Il s’avère que l’individu en question, un certain monsieur Khara, fait partie d’une famille très connue du service, et qui n’est pas vraiment un modèle de civisme. Chaque membre est impliqué, à divers échelons, dans plusieurs société et associations. Ces dernières fonctionnent principalement par le biais de nos subventions et permettent aux élus de s’assurer le soutien d’une des familles les plus puissante de l’ouest de la ville.
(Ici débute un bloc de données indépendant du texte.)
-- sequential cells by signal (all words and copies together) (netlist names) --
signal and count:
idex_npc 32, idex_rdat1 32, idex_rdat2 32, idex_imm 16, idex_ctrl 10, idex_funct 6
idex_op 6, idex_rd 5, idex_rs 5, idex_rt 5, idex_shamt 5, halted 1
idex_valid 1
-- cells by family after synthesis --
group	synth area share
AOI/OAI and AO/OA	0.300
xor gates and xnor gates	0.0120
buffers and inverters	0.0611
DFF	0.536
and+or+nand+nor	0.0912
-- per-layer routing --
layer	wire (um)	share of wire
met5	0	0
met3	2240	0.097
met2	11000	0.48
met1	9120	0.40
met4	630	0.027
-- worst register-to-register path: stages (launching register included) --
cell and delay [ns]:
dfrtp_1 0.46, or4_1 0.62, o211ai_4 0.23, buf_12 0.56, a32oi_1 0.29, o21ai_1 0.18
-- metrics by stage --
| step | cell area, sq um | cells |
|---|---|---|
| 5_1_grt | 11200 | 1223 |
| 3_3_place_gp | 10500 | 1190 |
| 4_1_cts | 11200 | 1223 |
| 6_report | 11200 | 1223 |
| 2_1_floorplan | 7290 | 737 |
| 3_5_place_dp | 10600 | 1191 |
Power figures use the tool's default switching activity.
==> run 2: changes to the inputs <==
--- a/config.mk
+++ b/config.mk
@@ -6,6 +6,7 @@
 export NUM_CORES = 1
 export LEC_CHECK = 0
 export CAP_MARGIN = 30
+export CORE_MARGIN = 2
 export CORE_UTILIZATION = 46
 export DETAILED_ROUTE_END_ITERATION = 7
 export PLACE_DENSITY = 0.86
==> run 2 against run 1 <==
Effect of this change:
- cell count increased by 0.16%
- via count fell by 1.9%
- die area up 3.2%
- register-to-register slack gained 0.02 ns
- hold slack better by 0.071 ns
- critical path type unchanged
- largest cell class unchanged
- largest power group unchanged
<file path="src/rtl/display_timing_gen.sv">
// Raster timing generator: free-running sx/sy counters, combinational strobes,
// and a LAT-deep alignment line so de/syncs/colour reach the TMDS stage together.
module display_timing_gen #(
   parameter int H_RES  = 640,
   parameter int H_FP   = 16,
   parameter int H_SYNC = 96,
   parameter int H_BP   = 48,
   parameter int V_RES  = 480,
   parameter int V_FP   = 10,
   parameter int V_SYNC = 2,
   parameter int V_BP   = 33,
   parameter int H_POL  = 0,
   parameter int V_POL  = 0,
   parameter int LAT    = 2,
   parameter int CORDW  = 16
) (
   input  logic             clk_pix,
   input  logic             rst_pix,
   output logic [CORDW-1:0] sx,
   output logic [CORDW-1:0] sy,
   output logic             line,
   output logic             frame,
   input  logic [7:0]       r_in,
   input  logic [7:0]       g_in,
   input  logic [7:0]       b_in,
   output logic [7:0]       red,
   output logic [7:0]       green,
   output logic [7:0]       blue,
   output logic             de,
   output logic             hsync,
   output logic             vsync
);
   localparam int H_TOT = H_RES + H_FP + H_SYNC + H_BP;
   localparam int V_TOT = V_RES + V_FP + V_SYNC + V_BP;

   localparam logic [CORDW-1:0] H_MAX  = CORDW'(H_TOT - 1);
   localparam logic [CORDW-1:0] V_MAX  = CORDW'(V_TOT - 1);
   localparam logic [CORDW-1:0] H_ACT  = CORDW'(H_RES);
   localparam logic [CORDW-1:0] V_ACT  = CORDW'(V_RES);
   localparam logic [CORDW-1:0] HS_BEG = CORDW'(H_RES + H_FP);
   localparam logic [CORDW-1:0] HS_END = CORDW'(H_RES + H_FP + H_SYNC);
   localparam logic [CORDW-1:0] VS_BEG = CORDW'(V_RES + V_FP);
   localparam logic [CORDW-1:0] VS_END = CORDW'(V_RES + V_FP + V_SYNC);
   localparam logic             HS_ON  = (H_POL != 0);
   localparam logic             VS_ON  = (V_POL != 0);

   logic [CORDW-1:0] r_sx;
   logic [CORDW-1:0] r_sy;
   logic             w_de_raw;
   logic             w_hs_raw;
   logic             w_vs_raw;
   logic [2:0]       w_raw;
   logic [2:0]       w_dly;
   logic [7:0]       r_red;
   logic [7:0]       r_green;
   logic [7:0]       r_blue;
   logic             r_de;
   logic             r_hsync;
   logic             r_vsync;

   always_ff @(posedge clk_pix) begin
      if (rst_pix) begin
         r_sx <= '0;
         r_sy <= '0;
      end else if (r_sx == H_MAX) begin
         r_sx <= '0;
         r_sy <= (r_sy == V_MAX) ? '0 : r_sy + CORDW'(1);
      end else begin
         r_sx <= r_sx + CORDW'(1);
      end
   end

   assign w_de_raw = (r_sx < H_ACT) && (r_sy < V_ACT);
   assign w_hs_raw = (r_sx >= HS_BEG) && (r_sx < HS_END);
   assign w_vs_raw = (r_sy >= VS_BEG) && (r_sy < VS_END);
   assign w_raw    = {w_de_raw, w_hs_raw, w_vs_raw};

   // Delay line carries active-flags, not pin levels, so reset loads plain zeros.
   generate
      if (LAT == 0) begin : g_no_dly
         assign w_dly = w_raw;
      end else begin : g_dly
         logic [2:0] r_pipe [LAT];
         always_ff @(posedge clk_pix) begin
            if (rst_pix) begin
               for (int i = 0; i < LAT; i++) r_pipe[i] <= 3'b000;
            end else begin
               r_pipe[0] <= w_raw;
               for (int i = 1; i < LAT; i++) r_pipe[i] <= r_pipe[i-1];
            end
         end
         assign w_dly = r_pipe[LAT-1];
      end
   endgenerate

   always_ff @(posedge clk_pix) begin
      if (rst_pix) begin
         r_red   <= 8'h00;
         r_green <= 8'h00;
         r_blue  <= 8'h00;
         r_de    <= 1'b0;
         r_hsync <= ~HS_ON;
         r_vsync <= ~VS_ON;
      end else begin
         r_red   <= w_dly[2] ? r_in : 8'h00;
         r_green <= w_dly[2] ? g_in : 8'h00;
         r_blue  <= w_dly[2] ? b_in : 8'h00;
         r_de    <= w_dly[2];
         r_hsync <= w_dly[1] ? HS_ON : ~HS_ON;
         r_vsync <= w_dly[0] ? VS_ON : ~VS_ON;
      end
   end

   assign sx    = r_sx;
   assign sy    = r_sy;
   assign line  = (r_sx == '0);
   assign frame = (r_sx == '0) && (r_sy == '0);
   assign red   = r_red;
   assign green = r_green;
   assign blue  = r_blue;
   assign de    = r_de;
   assign hsync = r_hsync;
   assign vsync = r_vsync;

endmodule

</file>
===== config.mk =====
export PLATFORM = sky130hd
export DESIGN_NAME = rf_mp_scoreboard
export DESIGN_NICKNAME = d
export VERILOG_FILES = /design/src/rtl/rf_mp_scoreboard.sv
export SDC_FILE = /design/constraint.sdc
export NUM_CORES = 2
export LEC_CHECK = 0
export CAP_MARGIN = 10
export CORE_UTILIZATION = 32
export DETAILED_ROUTE_END_ITERATION = 16
export GPL_TIMING_DRIVEN = 0
export PLACE_DENSITY = 0.57
export RECOVER_POWER = 100
export SYNTH_ARGS = -nofsm -noshare
export SYNTH_HDL_FRONTEND = slang
export SYNTH_SLANG_ARGS = --single-unit

===== constraint.sdc =====
create_clock -name clk -period 103.8 [get_ports clk]
set_clock_uncertainty 0.05 [all_clocks]
set_input_delay 20.76 -clock clk [delete_from_list [all_inputs] [get_ports clk]]
set_output_delay 20.76 -clock clk [all_outputs]
set_load 0.02 [all_outputs]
Le bras armé de la famille est une équipe de frères et de cousins habitués des coups de pression et des petites corrections à l’ancienne, les patrons des quartiers chauds en somme. L’année dernière, plusieurs habitants ont écrit au maire en réclamant un contrôle des activités du clan. La réponse du courageux fut de calmer le jeu en opposant un refus sur une demande de subvention farfelue. Il n’a pas été piqué d’un excès de zèle, il a couvert ses arrières, se créant un argument en cas d’inspection de la préfecture. Mon interlocuteur, figure de proue de la famille a très mal pris la chose.
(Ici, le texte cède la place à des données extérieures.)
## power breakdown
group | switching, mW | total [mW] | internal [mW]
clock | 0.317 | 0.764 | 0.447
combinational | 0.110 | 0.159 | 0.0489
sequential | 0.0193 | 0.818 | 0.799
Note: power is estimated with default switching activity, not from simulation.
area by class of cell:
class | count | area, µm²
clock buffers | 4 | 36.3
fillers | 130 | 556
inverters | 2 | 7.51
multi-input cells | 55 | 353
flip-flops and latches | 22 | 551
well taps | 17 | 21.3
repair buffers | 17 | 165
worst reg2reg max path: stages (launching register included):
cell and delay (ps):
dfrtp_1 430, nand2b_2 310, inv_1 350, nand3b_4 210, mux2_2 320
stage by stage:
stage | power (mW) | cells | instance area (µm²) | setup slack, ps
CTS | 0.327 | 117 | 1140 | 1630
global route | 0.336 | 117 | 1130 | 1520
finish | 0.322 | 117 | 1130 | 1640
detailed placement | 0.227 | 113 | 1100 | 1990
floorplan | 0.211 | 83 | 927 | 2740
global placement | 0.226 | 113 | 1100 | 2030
`src/rtl/wb_trigger_pkg.sv`:
```
// Shared encodings for the trigger multiplexer: condition modes, FSM states
// and the trigger counter width.
package wb_trigger_pkg;

  typedef enum logic [1:0] {
    MODE_OR   = 2'd0,
    MODE_AND  = 2'd1,
    MODE_MAJ  = 2'd2,
    MODE_RSVD = 2'd3
  } trig_mode_e;

  typedef enum logic [1:0] {
    ST_IDLE = 2'd0,
    ST_FIRE = 2'd1,
    ST_DEAD = 2'd2
  } trig_state_e;

  localparam int COUNT_W = 32;

endpackage

```
`src/rtl/wb_trigger_chan.sv`:
```
// One trigger channel: stage mux, sync register, rising-edge detect and
// coincidence window; the registered active flag feeds the trigger condition.
module wb_trigger_chan
  import wb_trigger_pkg::*;
#(
  parameter int NSTAGE = 16,
  parameter int CW     = 16
) (
  input  logic              clkf_i,
  input  logic              rst_i,
  input  logic [NSTAGE-1:0] sd,
  input  logic [3:0]        sel,
  input  logic [CW-1:0]     win,
  input  logic              clr,
  output logic              active
);

  localparam logic [CW-1:0] ONE = CW'(1);

  logic [15:0]   stage_pad;
  logic          sync_q;
  logic          prev_q;
  logic          sync_vld_q;
  logic          prev_vld_q;
  logic          rise_q;
  logic [CW-1:0] win_cnt;

  // Zero padding makes any select at or beyond NSTAGE read a constant 0.
  assign stage_pad = 16'(sd);

  // prev_vld_q blocks an edge until prev_q holds a real post-reset sample,
  // so a stage already high when reset drops is not seen as a rising edge.
  always_ff @(posedge clkf_i) begin
    if (rst_i) begin
      sync_q     <= 1'b0;
      prev_q     <= 1'b0;
      sync_vld_q <= 1'b0;
      prev_vld_q <= 1'b0;
      rise_q     <= 1'b0;
      win_cnt    <= '0;
      active     <= 1'b0;
    end else begin
      sync_q     <= stage_pad[sel];
      prev_q     <= sync_q;
      sync_vld_q <= 1'b1;
      prev_vld_q <= sync_vld_q;
      rise_q     <= sync_q & ~prev_q & prev_vld_q;
      if (clr) begin
        win_cnt <= '0;
        active  <= 1'b0;
      end else begin
        if (rise_q)
          win_cnt <= win;
        else if (win_cnt != '0)
          win_cnt <= win_cnt - ONE;
        active <= rise_q | (win_cnt != '0);
      end
    end
  end

endmodule

```
`src/rtl/wb_trigger_mux.sv`:
```
// Trigger multiplexer: combines NCH filtered channels into a pulse with deadtime.
// Optional WB_TRIGGER_COUNT_EN adds a saturating trigger counter; trigger_o is buffered by the parent.
module wb_trigger_mux
  import wb_trigger_pkg::*;
#(
  parameter int NCH    = 4,
  parameter int NSTAGE = 16,
  parameter int CW     = 16
) (
  input  logic                  clkf_i,
  input  logic                  rst_i,
  input  logic [NCH*NSTAGE-1:0] sd_i,
  input  logic [NCH*4-1:0]      stage_sel_i,
  input  logic [NCH-1:0]        chan_en_i,
  input  logic [1:0]            mode_i,
  input  logic [4:0]            thresh_i,
  input  logic [CW-1:0]         coinc_win_i,
  input  logic [CW-1:0]         width_i,
  input  logic [CW-1:0]         dead_i,
  output logic                  trigger_o,
  output logic [NCH-1:0]        hit_o,
  output logic                  busy_o
`ifdef WB_TRIGGER_COUNT_EN
  ,
  input  logic                  count_clr_i,
  output logic [COUNT_W-1:0]    trig_count_o
`endif
);

  localparam logic [CW-1:0] ONE = CW'(1);

  logic [NCH-1:0] act;
  logic [NCH-1:0] act_en;
  logic [4:0]     pop;
  logic [4:0]     thr;
  logic           cond;
  logic           fire_entry;
  trig_state_e    state;
  logic [CW-1:0]  tcnt;
  logic [CW-1:0]  dead_l;

  for (genvar c = 0; c < NCH; c++) begin : gen_chan
    wb_trigger_chan #(
      .NSTAGE(NSTAGE),
      .CW    (CW)
    ) u_chan (
      .clkf_i(clkf_i),
      .rst_i (rst_i),
      .sd    (sd_i[c*NSTAGE +: NSTAGE]),
      .sel   (stage_sel_i[4*c +: 4]),
      .win   (coinc_win_i),
      .clr   (fire_entry),
      .active(act[c])
    );
  end

  assign act_en = act & chan_en_i;

  always_comb begin
    pop = '0;
    for (int c = 0; c < NCH; c++)
      pop = pop + 5'(act_en[c]);
    thr  = (thresh_i == '0) ? 5'd1 : thresh_i;
    cond = 1'b0;
    case (trig_mode_e'(mode_i))
      MODE_AND: cond = (chan_en_i != '0) && (act_en == chan_en_i);
      MODE_MAJ: cond = (pop >= thr);
      default:  cond = |act_en;
    endcase
    fire_entry = (state == ST_IDLE) && cond;
  end

  // Pulse width is loaded into tcnt at entry and deadtime is held in dead_l,
  // so input changes mid-pulse only shape the next trigger.
  always_ff @(posedge clkf_i) begin
    if (rst_i) begin
      state     <= ST_IDLE;
      trigger_o <= 1'b0;
      busy_o    <= 1'b0;
      hit_o     <= '0;
      tcnt      <= '0;
      dead_l    <= '0;
    end else begin
      case (state)
        ST_IDLE: begin
          if (cond) begin
            state     <= ST_FIRE;
            trigger_o <= 1'b1;
            busy_o    <= 1'b1;
            hit_o     <= act_en;
            tcnt      <= (width_i == '0) ? '0 : width_i - ONE;
            dead_l    <= dead_i;
          end
        end
        ST_FIRE: begin
          if (tcnt == '0) begin
            trigger_o <= 1'b0;
            if (dead_l == '0) begin
              state  <= ST_IDLE;
              busy_o <= 1'b0;
            end else begin
              state <= ST_DEAD;
              tcnt  <= dead_l - ONE;
            end
          end else begin
            tcnt <= tcnt - ONE;
          end
        end
        ST_DEAD: begin
          if (tcnt == '0) begin
            state  <= ST_IDLE;
            busy_o <= 1'b0;
          end else begin
            tcnt <= tcnt - ONE;
          end
        end
        default: begin
          state     <= ST_IDLE;
          trigger_o <= 1'b0;
          busy_o    <= 1'b0;
        end
      endcase
    end
  end

`ifdef WB_TRIGGER_COUNT_EN
  always_ff @(posedge clkf_i) begin
    if (rst_i || count_clr_i)
      trig_count_o <= '0;
    else if (fire_entry && (trig_count_o != '1))
      trig_count_o <= trig_count_o + COUNT_W'(1);
  end
`endif

endmodule

```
 –  Écoutez, je voudrais juste vous rencontrer. Notre projet est vraiment intéressant, nous n’en aurons pas pour longtemps.

J’imagine déjà le bougre dans mon bureau, me tenant la jambe avec ténacité.

 –  Vous savez, les éléments du dossier se suffisent à eux-mêmes et c’est la commission qui prendra la décision finale.

 –  Dans ce cas, vous pourrez leur parler de moi. Et puis, mettre un visage sur un projet, c’est concret, plus humain.

Je pense déjà à la beuverie de ce soir et je mets en place une mesure d’extraction :

 –  Je vais en parler à ma hiérarchie, nous reviendrons vers vous selon nos disponibilités.

Il comprend très bien ce qu’il se passe et me balance :

 –  Ok, t’as intérêt de me recevoir mon gars. Nous on va pas te lâcher.

Il sait que je sais qui ils sont. Je ne veux pas relever la menace, m’offusquer. Cela pourrait temporiser les choses car, effectivement, il y a peu de chance qu’ils lâchent l’affaire. Mais je suis pressé et je conclue :

 –  Au revoir monsieur.

Le téléphone raccroché, j’éteins tout. J’esquive les « bon weekend », « j’espère qu’il va faire beau » et autres « tu vas faire quoi ? » et je tape une pointe de champion en direction de la sortie. Une fois dehors, je sens déjà ma poitrine moins contrainte et l’énergie affluer. Ce soir j’ai rendez-vous avec Picks au Brasilia.